Problem
the One of Unix core commands is yes
which simply prints infinity number of letter y
.
I read a blog post (https://matthias-endler.de/2017/yes/) about how people optimize it to output y with a speed of 10 GB/s. I get 7.5 GB/s on my machine using this command.
I tried to achieve similar results with Java but it stopped at 70 MB/s.
My code is:
public class yes {
static byte[] bb = new byte[]{'y','n'};
public static void main(String[] args) throws IOException {
BufferedOutputStream writer = new BufferedOutputStream(System.out);
for (;;) {
writer.write(bb);
}
}
}
Do you have any idea how to optimize it to get results similar to UNIX version?
Solution
Your program calls the write()
method of the BufferedOutputStream
with a two byte array. These two bytes are stored in the
stream’s buffer, and the buffer is written to standard output when it is
full.
On macOS 10.13 the fs_usage
tool shows that the buffer size is 8 kB, and on my MacBook the
java -cp . yes | pv > /dev/null
benchmark reports that the data is written with about 50 MB/s.
This can be improved by calling write()
with a larger byte array:
public class yes {
static final int BUFFERSIZE = 8 * 1024;
static byte[] bb = new byte[BUFFERSIZE];
public static void main(String[] args) throws IOException {
for (int i = 0; i < BUFFERSIZE; i += 2) {
bb[i] = 'y';
bb[i+1] = 'n';
}
BufferedOutputStream writer = new BufferedOutputStream(System.out);
for (;;) {
writer.write(bb);
}
}
}
Now only one write()
call is needed to write 8 kB data, instead
of 4096 calls.
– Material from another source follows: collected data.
## config.mk

```make
export PLATFORM = sky130hd
export DESIGN_NAME = prc_panel_alarm
export DESIGN_NICKNAME = d
export VERILOG_FILES = /design/src/prc_panel_alarm.v
export VERILOG_INCLUDE_DIRS = /design/src
export SDC_FILE = /design/constraint.sdc
export NUM_CORES = 1
export LEC_CHECK = 0
export ABC_AREA = 0
export BUFFER_PORTS_ARGS = -buffer_cell sky130_fd_sc_hd__buf_2
export CELL_PAD_IN_SITES_DETAIL_PLACEMENT = 2
export CELL_PAD_IN_SITES_GLOBAL_PLACEMENT = 2
export CORE_ASPECT_RATIO = 0.9
export CORE_UTILIZATION = 41
export CTS_BUF_LIST = sky130_fd_sc_hd__clkbuf_8 sky130_fd_sc_hd__clkbuf_16
export DETAILED_ROUTE_END_ITERATION = 16
export PLACE_DENSITY_LB_ADDON = 0.2
export SETUP_SLACK_MARGIN = 0.05
export SKIP_LAST_GASP = 1
export SYNTH_ARGS = -nofsm -noshare
export SYNTH_HDL_FRONTEND = slang
export SYNTH_SLANG_ARGS = --single-unit
export TNS_END_PERCENT = 20
```

## constraint.sdc

```tcl
create_clock -name mclk -period 9.7 [get_ports mclk]
set_input_delay 1.94 -clock mclk [delete_from_list [all_inputs] [get_ports mclk]]
set_output_delay 1.94 -clock mclk [all_outputs]
set_load 0.02 [all_outputs]
```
On my MacBook this increased the speed to
about 2 GB/s, that is a factor of more than 40.
This can possibly be further improved by choosing a larger buffer.
With a byte array larger that the stream buffer size, BufferedOutputStream
does
not buffer anymore and writes the data to stdout immediately. Therefore the
“lower-level” unbuffered FileOutputStream
would be sufficient:
FileOutputStream writer = new FileOutputStream(FileDescriptor.out);
for (;;) {
writer.write(bb);
}
However, I could not observe a difference in the performance.